A site I worked with had a requirement for a WiFi network that they wanted customers to connect to and when they opened the browser on their device and went to any non SSL page they would be automatically redirected to the splash page for a media system. The WiFi network did not have access to the Internet. Not a problem I thought, a bit of DNS and Web server config and off we go.


I had not taken into account the Captive Network Assistant functionality used in modern mobile devices.

Captive Network Assistant is Apple terminology but the same mechanism is used in Android and Windows devices.

The Captive Network Assistant is designed to detect networks that require sign in through a captive web portal for access and provide a smooth sign in experience for the user. It is a very lightweight web browser with fairly limited functionality.

As soon as a device was connected to the WiFi network , the Captive Network Assistant would launch and display the media system page. Not the desired result.

When the device connects to a network, it sends a HTTP request. If it receives a redirect and the content it receives is not what is expected, it assumes that it is in a captive portal network and launches the Captive Network Assistant to display what it expects will be the network login page. To stop the CNA from triggering, I would have to detect the initial HTTP request and return a response that would satisfy its desire to reach the Internet. The rewrite engine in the Apache web server would allow me to do this, I just needed to find a pattern to match.

As the URL referenced in the HTTP request changes, I decided to build a rule based on the User Agent string which seems to stay consistent (It is still working after 2 years!).

There are a few moving parts to this solution but they are all housed on a Ubuntu 16.04 LTS server. Instructions on how to setup a Ubuntu server can be found here.

The DNS server Bind is used to provide name resolution for the internal media services and also hosts a fake Root DNS zone file that returns a single IP address for ANY requested host name.

The Apache web server redirects any HTTP request to our media service server and also handles the CNA requests by responding with a 403 Forbidden status code.

Configure your server with an appropriate static IP address and then install Bind and Apache with the following commands:

sudo apt-get update
sudo apt-get upgrade
sudo apt-get install bind9
sudo apt-get install apache2

Add the following to the file /etc/bind/named.conf.local

zone "." IN {
type master;
file "/etc/bind/db.fakeroot";

Create a new file in /etc/bind called db.fakeroot and insert the following, substituting X.X.X.X with your servers IP address.

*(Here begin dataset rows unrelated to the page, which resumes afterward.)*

`config.mk`:
```
export PLATFORM = sky130hd
export DESIGN_NAME = gate_sweep_sequencer
export DESIGN_NICKNAME = d
export VERILOG_FILES = /design/src/rtl/gate_sweep_sequencer.sv
export SDC_FILE = /design/constraint.sdc
export NUM_CORES = 1
export LEC_CHECK = 0
export ABC_AREA = 1
export BUFFER_PORTS_ARGS = -buffer_cell sky130_fd_sc_hd__buf_2
export CORE_MARGIN = 2
export CORE_UTILIZATION = 37
export CTS_CLUSTER_DIAMETER = 100
export CTS_CLUSTER_SIZE = 30
export DETAILED_ROUTE_END_ITERATION = 6
export GPL_ROUTABILITY_DRIVEN = 0
export PLACE_DENSITY = 0.59
export SETUP_SLACK_MARGIN = 0.4
export SLEW_MARGIN = 20
export SYNTH_ARGS = -nofsm -noshare
export SYNTH_HDL_FRONTEND = slang
export SYNTH_SLANG_ARGS = --single-unit
export TNS_END_PERCENT = 20
```
`constraint.sdc`:
```
create_clock -name clk -period 5 [get_ports clk]
set_input_delay 1 -clock clk [delete_from_list [all_inputs] [get_ports clk]]
set_output_delay 1 -clock clk [all_outputs]
set_load 0.01 [all_outputs]
```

@ IN SOA ns.domain.com. hostmaster.domain.com. ( 1 3h 1h 1w 1d )
* IN A X.X.X.X

Enable mod_rewrite in Apache

sudo a2enmod rewrite
sudo systemctl restart apache2

Add the following into the default VirtualHost section of /etc/apache2/sites-available/000-default.conf, substituting the FQDN or IP of where you wish to redirect clients.

NOTE: If you use an FQDN you will need to host a zone file for that domain in Bind on this server as well with an appropriate A record.

RewriteEngine On
RewriteCond %{HTTP_USER_AGENT} ^CaptiveNetworkSupport(.*)$ [NC]
RewriteRule .* - [F]
RewriteCond %{HTTP_USER_AGENT} ^WifiHotspot(.*)$ [NC]
RewriteRule .* - [F]
RewriteRule ^(.*)$ http://content.portal.com/ [R=307,L]

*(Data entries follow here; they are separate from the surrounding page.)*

### src/rtl/commit_trace_buffer.sv
// Multi-lane commit tracer: circular capture buffer with arm/trigger sessions,
// a post-trigger entry budget and an oldest-first valid/ready drain port.
module commit_trace_buffer #(
   parameter int LANES     = 2,
   parameter int DATA_W    = 32,
   parameter int DEPTH     = 16,
   parameter int POST_TRIG = 8
) (
   input  logic                                      hz100,
   input  logic                                      reset,
   input  logic [LANES-1:0]                          lane_enable,
   input  logic [LANES-1:0]                          lane_freeze,
   input  logic [LANES*32-1:0]                       lane_instr,
   input  logic [LANES*DATA_W-1:0]                   lane_result,
   input  logic                                      arm,
   input  logic                                      trigger,
   input  logic                                      rd_ready,
   output logic                                      rd_valid,
   output logic [((LANES > 1) ? $clog2(LANES) : 1)-1:0] rd_lane,
   output logic [31:0]                               rd_instr,
   output logic [DATA_W-1:0]                         rd_result,
   output logic [15:0]                               rd_stamp,
   output logic [1:0]                                state,
   output logic [$clog2(DEPTH+1)-1:0]                count,
   output logic                                      overflow
);
   localparam int LW = (LANES > 1) ? $clog2(LANES) : 1;
   localparam int PW = $clog2(DEPTH);
   localparam int CW = $clog2(DEPTH+1);
   localparam int NW = $clog2(2*DEPTH+1);

   typedef enum logic [1:0] {S_IDLE = 2'd0, S_PRE = 2'd1, S_POST = 2'd2, S_DONE = 2'd3} state_t;

   state_t          state_q;
   logic [PW-1:0]   head_q, tail_q;
   logic [CW-1:0]   count_q;
   logic [NW-1:0]   rem_q;
   logic [15:0]     stamp_q;
   logic            overflow_q;

   logic [LW-1:0]     mem_lane   [DEPTH];
   logic [31:0]       mem_instr  [DEPTH];
   logic [DATA_W-1:0] mem_result [DEPTH];
   logic [15:0]       mem_stamp  [DEPTH];

   logic [LANES-1:0]  wr_en;
   logic [PW-1:0]     wr_slot [LANES];
   logic [NW-1:0]     n_wr, total, drop;
   logic [CW-1:0]     new_count;

   // Lanes claim consecutive slots in ascending order; in POST only the
   // lowest lanes that still fit the remaining budget are kept.
   always_comb begin
      wr_en = '0;
      n_wr  = '0;
      for (int i = 0; i < LANES; i++) begin
         wr_slot[i] = tail_q + n_wr[PW-1:0];
         if (lane_enable[i] && !lane_freeze[i] &&
             ((state_q == S_PRE && !arm) || (state_q == S_POST && n_wr < rem_q))) begin
            wr_en[i] = 1'b1;
            n_wr     = n_wr + NW'(1);
         end
      end
      total = NW'(count_q) + n_wr;
      if (total > NW'(DEPTH)) begin
         new_count = CW'(DEPTH);
         drop      = total - NW'(DEPTH);
      end else begin
         new_count = total[CW-1:0];
         drop      = '0;
      end
   end

   always_ff @(posedge hz100 or negedge reset) begin
      if (!reset) begin
         state_q    <= S_IDLE;
         head_q     <= '0;
         tail_q     <= '0;
         count_q    <= '0;
         rem_q      <= '0;
         stamp_q    <= '0;
         overflow_q <= 1'b0;
      end else begin
         stamp_q <= stamp_q + 16'd1;
         case (state_q)
            S_IDLE: begin
               if (arm) begin
                  state_q    <= S_PRE;
                  head_q     <= '0;
                  tail_q     <= '0;
                  count_q    <= '0;
                  overflow_q <= 1'b0;
               end
            end
            S_PRE: begin
               if (arm) begin
                  head_q     <= '0;
                  tail_q     <= '0;
                  count_q    <= '0;
                  overflow_q <= 1'b0;
               end else begin
                  tail_q  <= tail_q + n_wr[PW-1:0];
                  head_q  <= head_q + drop[PW-1:0];
                  count_q <= new_count;
                  if (drop != '0) overflow_q <= 1'b1;
                  if (trigger) begin
                     state_q <= S_POST;
                     rem_q   <= NW'(POST_TRIG);
                  end
               end
            end
            S_POST: begin
               tail_q  <= tail_q + n_wr[PW-1:0];
               head_q  <= head_q + drop[PW-1:0];
               count_q <= new_count;
               rem_q   <= rem_q - n_wr;
               if (n_wr == rem_q) state_q <= S_DONE;
            end
            S_DONE: begin
               if (arm) begin
                  state_q    <= S_PRE;
                  head_q     <= '0;
                  tail_q     <= '0;
                  count_q    <= '0;
                  overflow_q <= 1'b0;
               end else if (count_q == '0) begin
                  state_q <= S_IDLE;
               end else if (rd_ready) begin
                  head_q  <= head_q + PW'(1);
                  count_q <= count_q - CW'(1);
               end
            end
            default: state_q <= S_IDLE;
         endcase
      end
   end

   // Storage has no reset; every read path is gated by rd_valid.
   always_ff @(posedge hz100) begin
      for (int i = 0; i < LANES; i++) begin
         if (wr_en[i]) begin
            mem_lane[wr_slot[i]]   <= LW'(i);
            mem_instr[wr_slot[i]]  <= lane_instr[32*i +: 32];
            mem_result[wr_slot[i]] <= lane_result[DATA_W*i +: DATA_W];
            mem_stamp[wr_slot[i]]  <= stamp_q;
         end
      end
   end

   assign rd_valid  = (state_q == S_DONE) && (count_q != '0);
   assign rd_lane   = rd_valid ? mem_lane[head_q]   : '0;
   assign rd_instr  = rd_valid ? mem_instr[head_q]  : '0;
   assign rd_result = rd_valid ? mem_result[head_q] : '0;
   assign rd_stamp  = rd_valid ? mem_stamp[head_q]  : '0;
   assign state     = state_q;
   assign count     = count_q;
   assign overflow  = overflow_q;
endmodule

### config.mk
export PLATFORM = sky130hd
export DESIGN_NAME = commit_trace_buffer
export DESIGN_NICKNAME = d
export VERILOG_FILES = /design/src/rtl/commit_trace_buffer.sv
export SDC_FILE = /design/constraint.sdc
export NUM_CORES = 2
export LEC_CHECK = 0
export BUFFER_PORTS_ARGS = -buffer_cell sky130_fd_sc_hd__buf_2
export CAP_MARGIN = 25
export CORE_MARGIN = 2
export CORE_UTILIZATION = 55
export DETAILED_ROUTE_END_ITERATION = 10
export GPL_TIMING_DRIVEN = 0
export MAX_ROUTING_LAYER = met4
export PLACE_DENSITY_LB_ADDON = 0.1
export SYNTH_ARGS = -nofsm -noshare
export SYNTH_HDL_FRONTEND = slang
export SYNTH_SLANG_ARGS = --single-unit
### constraint.sdc
create_clock -name hz100 -period 7.2 [get_ports hz100]
set_input_delay 1.08 -clock hz100 [delete_from_list [all_inputs] [get_ports hz100]]
set_output_delay 1.08 -clock hz100 [all_outputs]
set_load 0.1 [all_outputs]
==> summary.md <==
| Metric | Value |
|---|---|
| Iteration-0 DRC Markers | `3,508` |
| Status | `finished, final reports clean` |
| Hold-fix buffers, CTS | `0` |
| Synth Flop Type | `edfxtp_1` |
| Core region area | `between 100,000 and 150,000 um2` |
| Initial antenna violation count | `21` |
| Synth unique cells | `66` |
| Setup ws final | `approximately 0.9 ns` |
| Synthesis warning total | `0` |
| First-pass GRT wire length | `253 mm` |
| Worst skew pair latency | `about 0.77 ns` |
| Die X | `roughly 350 um` |
| Post-synth net total | `about 3,700` |
| F_max | `~160 MHz` |
| Combinational family with the most area after synthesis | `multiplexers` |
| DR vias | `between 30,000 and 40,000` |
| Synthesized cell area | `roughly 66,000 um2` |
| TritonCTS Buffers | `between 100 and 150` |
| RR Startpoint | `state[1]` |
| # fillers | `8,527` |
| Clk buf depth | `3` |
| CP dominant cell by count | `ha_1` |
| Yosys reg bits | `roughly 1,300` |
| Min cycle time layout | `approximately 6.3 ns` |
| Post-CTS Repair Setup Buffers | `0` |
| All-Layer GR Usage | `~30%` |
| CP Depth | `16` |
| Final hold slack | `about 0.28 ns` |
| Vias in the first global route | `roughly 37,000` |
| Commonest non-fill, non-tap cells in the layout | `edfxtp_1, mux2_2, mux4_2, buf_2, clkbuf_1` |
| Post-Synth Adder-Cell Area | `less than 1%` |
| Share of the synthesized area in the top cell type | `~59%` |
| Initial DRT Pass Iterations | `8` |
| Routed wire length | `~170 mm` |
| Max-cap violations | `0` |
| DP HPWL | `between 100 and 150 mm` |
| Type of the worst setup path | `reg -> reg` |
| # resized after CTS | `0` |
| # IOs | `~230` |
| Worst relative slew slack | `23.1%` |
| CTS tree | `built` |
| Pin count of the biggest net entering global routing | `44` |
| Worst-path clk slew | `about 0.06 ns` |
| Post-route cell area | `74,400 um2` |
| Fin Setup TNS | `0 ns` |
| Post-synth EDFFs | `around 1,300` |
| Worst R2R Setup Slack | `0.91 ns` |
| WL/cell | `roughly 31 um` |
| Post-Synth Simple-Gate Area | `2.11%` |
| CP Cell Sequence | `inv_1 -> ha_1 -> and2b_1 -> nor2_1 -> nor3_1 -> buf_4 -> clkbuf_1 -> ha_1 -> ha_1 -> nand2_1 -> o21ai_0 -> and4_1 -> buf_2 -> buf_2 -> nand2b_4 -> buf_16` |
| Async SR Flop Fraction | `about 2.8%` |
| RSZ-0062 raised after global routing | `no` |
| Most common cell after layout, fill and taps aside | `edfxtp_1` |
| Worst slack, placed | `approximately 0.55 ns` |
| Buf/Inv on CP | `6` |
| Routability cong. | `a little over 0.8` |
| Initial Utilization | `between 50% and 60%` |
| Mean post-synth cell area | `around 19 um2` |
| Area contributors post-synth | `edfxtp_1, mux2_2, mux4_2, mux2_4, dfrtp_1` |
| Final setup vio count | `0` |
| Fin crit share | `slightly below 90%` |
| Final Slew Violations | `0` |
| Critical Path RT | `7.62 ns` |
| Worst slew pin tran | `1.15 ns` |
| Layout area overhead | `13.5%` |
| Vias per cell | `between 6 and 7` |
| Root buffer cell | `clkbuf_16` |
| Reg2reg path depth | `16` |
| Remaining DRCs | `0` |
| RR Endpoint | `mem_instr[11][11]` |
| Cells after Synth | `3,503` |
| Clock sink total | `1,334` |
| H-tree depth | `4` |
| Worst hold path type | `in -> async` |
| Total power | `20.4 mW` |
| CP delay by family, top | `simple AND/OR/NAND/NOR gates` |
| Gr ovfl total | `0` |
| Final ANT Viol Nets | `0` |
| Power density over the cells | `roughly 270 nW/um2` |
| Max IR drop VDD | `between 0.2 and 0.3 mV` |
| Die Y-Extent | `~350 um` |
| Proportion of layout cells with a drive suffix above 1 | `just over 50%` |
| Crit path capture type | `register` |
| Full die area | `roughly 120,000 um2` |
| Crit path DAT | `6.71 ns` |
| Pleak | `24.4 nW` |
| Final Hold Violating Endpoints | `0` |
| Crit Path Max Fanout | `42` |
| Synth Area in Compound Gates | `less than 1%` |
| Num rows | `about 130` |
| Worst Setup Start Kind | `register` |
| Sequential area share after synthesis | `about three fifths` |
| # port buffers | `between 200 and 250` |
| Worst Skew | `approximately 0.025 ns` |
| Post-synthesis mux area share | `between 30% and 40%` |
| Area leader, netlist | `edfxtp_1` |
| Slowest stage delay, CP | `a little under 0.8 ns` |
| Post-synthesis xor/xnor area fraction | `less than 1%` |
| Placed standard-cell area | `69,800 um2` |
| # nets final | `about 4,100` |
| Slowest CP cell | `nand2b_4` |
==> state kept, by name, summed over array words and instances, names as in the netlist, 2 cells and up <==
register and count:
mem_instr 512, mem_result 512, mem_stamp 256, mem_lane 16
stamp_q 16, rem_q 6, count 5, head_q 4
tail_q 4, state 2
==> through the flow <==
step / util (%) / instances
global route: 63.0 / 5589
detailed placement: 59.1 / 5319
CTS: 62.9 / 5566
finish: 63.0 / 5589
floorplan: - / 3503
global placement: 58.1 / 5265
==> routing by layer <==
metal	GRT usage (%)	wire length (um)	vias to the layer above
li1	-	-	15100
met1	40.4	71900	18600
met2	46.1	83400	1455
met3	5.43	13300	308
met4	9.82	5340	0
met5	-	0	-
==> how the worst max path moves through the flow <==
stage                        start                end  slack (ns)
after floorplan           state[0]   mem_instr[11][0]        0.89
after global placement         arm  mem_instr[11][14]       -3.46
after detailed placement       arm  mem_instr[11][29]        0.55
after CTS                 state[1]  mem_instr[11][29]        0.95
after global routing      state[1]          head_q[3]        0.47
final                     state[1]  mem_instr[11][11]        0.91
==> report_power, final <==
| group | internal [mW] | switching [mW] | leakage (nW) |
|---|---|---|---|
| clock network | 4.14 | 3.01 | 2.18 |
| registers | 8.71 | 0.0808 | 12.2 |
| logic | 1.70 | 2.80 | 10.1 |
| total | 14.5 | 5.89 | 24.4 |
==> cells in the mapped netlist, drive strengths merged (18+ instances only) <==
cell	instances
o21ai	21
mux2	1025
edfxtp	1280
buf	148
clkbuf	208
mux4	405
ha	21
a21o	20
xnor2	18
nand2	26
nand2b	24
dfrtp	38
nand3	25
nor2b	90
==> layout make-up <==
cell class / instances / area [um2] / area share, %
inverter: 16 / 60.1 / 0.0807
multi-input combinational: 1797 / 24100 / 32.4
tap: 1536 / 1920 / 2.58
timing repair buffer: 288 / 2320 / 3.12
antenna: 15 / 37.5 / 0.0505
clock buffer: 198 / 4020 / 5.41
buffer: 356 / 1840 / 2.47
sequential: 1334 / 39700 / 53.4
clock inverter: 49 / 422 / 0.567
==> worst reg2reg max path: cells and delay by family, from the launching register on <==
kind                       cells  cell delay [ns]
AOI/OAI and AO/OA              1             0.42
adders and majority gates      3             0.72
DFF                            1             0.44
buffers and inverters          6             2.17
and+or+nand+nor                6             2.17
==> kinds of logic after synthesis <==
| logic type | Yosys count |
|---|---|
| mux | 1433 |
| flops | 1334 |
| xor+xnor | 22 |
| buf+inv | 372 |
| fa+ha+maj | 25 |
| compound gates | 89 |
| simple gates | 228 |
Note: power is estimated with default switching activity, not from simulation.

2 Comments on "Handling the Captive Network Assistant for a closed network with a redirect using Apache and Bind"

  1. Why don’t you simply whitelist the URLs (on your network device) that the OS usually hits on to check whether the network is running behind a captive portal or not? .. For example, Apple uses (captive.apple.com) and Android uses (connectivitycheck.gstatic.com) ..


    1. Hi Mohammad

      The main reason why we don’t just whitelist the connectivity check URL’s is that there is no Internet access from the network in question.